基于 nsdictionary 数组创建字典摘要答案

【问题标题】：creating a dictionary summary base on array of nsdictionary基于 nsdictionary 数组创建字典摘要
【发布时间】：2014-02-02 11:20:22
【问题描述】：

我有一个字典数组，需要根据里面的值进行汇总。 PO 行将是动态的分组标准。

需要统计每个采购订单的元素数量和接收数量的总和。

 {
    PO = PO2;
    QuantityReceived = 1;
},
{
    PO = PO1;
    QuantityReceived = 3;
},
{

    PO = PO1;
    QuantityReceived = 3;
},
{
    PO = PO3;
    QuantityReceived = 2;
},
{
    PO = PO2;
    QuantityReceived = 2;
},
{
    PO = PO3;
    QuantityReceived = 4;
},
{

    PO = PO1;
    QuantityReceived = 1;
},

样本输出为：

{
   PO = PO1;
   TotalQuanityReceived=7;
   LineItems=3;
},
{
   PO = PO2;
   TotalQuanityReceived=3;
   LineItems=2;
},
{
   PO = PO3;
   TotalQuanityReceived=6;
   LineItems=2;
},

【问题讨论】：

这看起来与您之前的问题相同，您已接受了答案。
是的，但我不知道如何获取订单项。
并没有真正得到 lineItems...但我认为这只是每个 POx 的不同计数
how to group array of nsdictionary according to the value inside the element 的可能重复项

标签： ios objective-c nsarray nsdictionary nspredicate

【解决方案1】：

简而言之：

#import <Foundation/Foundation.h>

int main(int argc, char *argv[]) {
    @autoreleasepool {
        //INPUT DATA
        NSArray *inputPos = @[ @{ @"PO":@"PO2", @"QuantityReceived":@1 },
        @{ @"PO":@"PO1", @"QuantityReceived":@3 },
        @{ @"PO":@"PO1", @"QuantityReceived":@3 },
        @{ @"PO":@"PO3", @"QuantityReceived":@2 },
        @{ @"PO":@"PO2", @"QuantityReceived":@2 },
        @{ @"PO":@"PO3", @"QuantityReceived":@4 },
        @{ @"PO":@"PO1", @"QuantityReceived":@1 }];

        //REAL LOGIC
        NSMutableArray *originalPOs = [inputPos mutableCopy];
        NSMutableArray *groupedPOs = [@[] mutableCopy];

        while(originalPOs.count) {
            NSArray *matchingPOs = [originalPOs filteredArrayUsingPredicate:[NSPredicate predicateWithFormat:@"PO == %@", originalPOs[0] [@"PO"]]];
            [originalPOs removeObjectsInArray:matchingPOs];

            NSInteger sum = 0;
            NSArray *qs = [matchingPOs valueForKeyPath:@"QuantityReceived"];
            for(NSNumber *quantity in qs)
                sum += quantity.integerValue;

            [groupedPOs addObject:@{@"PO":matchingPOs[0][@"PO"], @"QuantityReceived":@(sum), @"LineItems":@(qs.count)}];
        }

        NSLog(@"%@", groupedPOs);
    }
}

【讨论】：

包裹在可运行程序中，真正的逻辑很短

【解决方案2】：

可能有几种方法。
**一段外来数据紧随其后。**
`config.mk`:
```
export PLATFORM = sky130hd
export DESIGN_NAME = multi_channel_timer_timing
export DESIGN_NICKNAME = d
export VERILOG_FILES = /design/src/design/timer_pkg.sv /design/src/design/clock_input_decoder.sv /design/src/design/compare_pin_driver.sv /design/src/design/multi_channel_timer_timing.sv
export SDC_FILE = /design/constraint.sdc
export NUM_CORES = 1
export LEC_CHECK = 0
export BUFFER_PORTS_ARGS = -buffer_cell sky130_fd_sc_hd__buf_4
export CORE_ASPECT_RATIO = 0.6
export CORE_MARGIN = 4
export CORE_UTILIZATION = 59
export CTS_BUF_LIST = sky130_fd_sc_hd__clkbuf_16
export DETAILED_ROUTE_END_ITERATION = 6
export PLACE_DENSITY = 0.81
export SLEW_MARGIN = 10
export SYNTH_ARGS = -nofsm -noshare
export SYNTH_HDL_FRONTEND = slang
export SYNTH_SLANG_ARGS = --single-unit
```
`constraint.sdc`:
```
create_clock -name pclk -period 5.4 [get_ports pclk]
set_clock_uncertainty 0.1 [all_clocks]
set_input_delay 1.62 -clock pclk [delete_from_list [all_inputs] [get_ports pclk]]
set_output_delay 1.62 -clock pclk [all_outputs]
set_load 0.02 [all_outputs]
```
**config.mk**
```make
export PLATFORM = sky130hd
export DESIGN_NAME = cod_decoder
export DESIGN_NICKNAME = d
export VERILOG_FILES = /design/src/rtl/cod_pkg.sv /design/src/rtl/cod_classify.sv /design/src/rtl/cod_field.sv /design/src/rtl/cod_decoder.sv
export SDC_FILE = /design/constraint.sdc
export NUM_CORES = 1
export LEC_CHECK = 0
export BUFFER_PORTS_ARGS = -buffer_cell sky130_fd_sc_hd__buf_2
export CAP_MARGIN = 20
export CORE_UTILIZATION = 35
export DETAILED_ROUTE_END_ITERATION = 6
export GPL_TIMING_DRIVEN = 0
export PLACE_DENSITY_LB_ADDON = 0.1
export SLEW_MARGIN = 20
export SYNTH_ARGS = -nofsm -noshare
export SYNTH_HDL_FRONTEND = slang
export SYNTH_HIERARCHICAL = 1
export SYNTH_SLANG_ARGS = --single-unit
```
**constraint.sdc**
```tcl
create_clock -name clk -period 2.08 [get_ports clk]
set_input_delay 0.208 -clock clk [delete_from_list [all_inputs] [get_ports clk]]
set_output_delay 0.208 -clock clk [all_outputs]
set_load 0.02 [all_outputs]
```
可以这样写：

    NSString *mainKey = @"PO";
    NSString *totalKey = @"TotalQuantityReceived";
    NSString *quantityKey = @"QuantityReceived";
    NSString *lineItemsKey = @"LineItems";

    void (^updateDictionary)(NSMutableDictionary *, NSDictionary *) = ^(NSMutableDictionary *outputDictionary, NSDictionary *inputDictionary) {
        outputDictionary[totalKey] = @([outputDictionary[totalKey] integerValue] + [inputDictionary[quantityKey] integerValue]);
        outputDictionary[lineItemsKey] = @([outputDictionary[lineItemsKey] integerValue] + 1);
    };

     NSMutableArray *output = [NSMutableArray array];
    [array enumerateObjectsUsingBlock:^(NSDictionary *dictionary, NSUInteger idx, BOOL *stop) {
        id key = dictionary[mainKey];
        NSDictionary *existingDictionary = [[output filteredArrayUsingPredicate:[NSPredicate predicateWithFormat:@"%K == %@", mainKey, key]] lastObject];
        NSMutableDictionary *outputDictionary = [existingDictionary mutableCopy];
        if (!outputDictionary) {
            outputDictionary = [NSMutableDictionary dictionaryWithObject:key forKey:mainKey];
            updateDictionary(outputDictionary, dictionary);
            [output addObject:outputDictionary];
        } else {
            updateDictionary(outputDictionary, dictionary);
            [output replaceObjectAtIndex:[output indexOfObject:existingDictionary] withObject:outputDictionary];
        }
    }];

    [output sortUsingComparator:^NSComparisonResult(NSDictionary *dictionary1, NSDictionary *dictionary2) {
        NSString *key1 = dictionary1[mainKey];
        NSString *key2 = dictionary2[mainKey];
        return [key1 compare:key2];
    }];

【讨论】：

谢谢你 Maciej Oczko 我需要先学习你的代码，这让我很惊讶。我当然是新手 :)
这看起来有点复杂......虽然我确信它会起作用。有太多的排序正在进行：D
Daij-Djan 你是对的。代码已开放优化；）您的解决方案更好。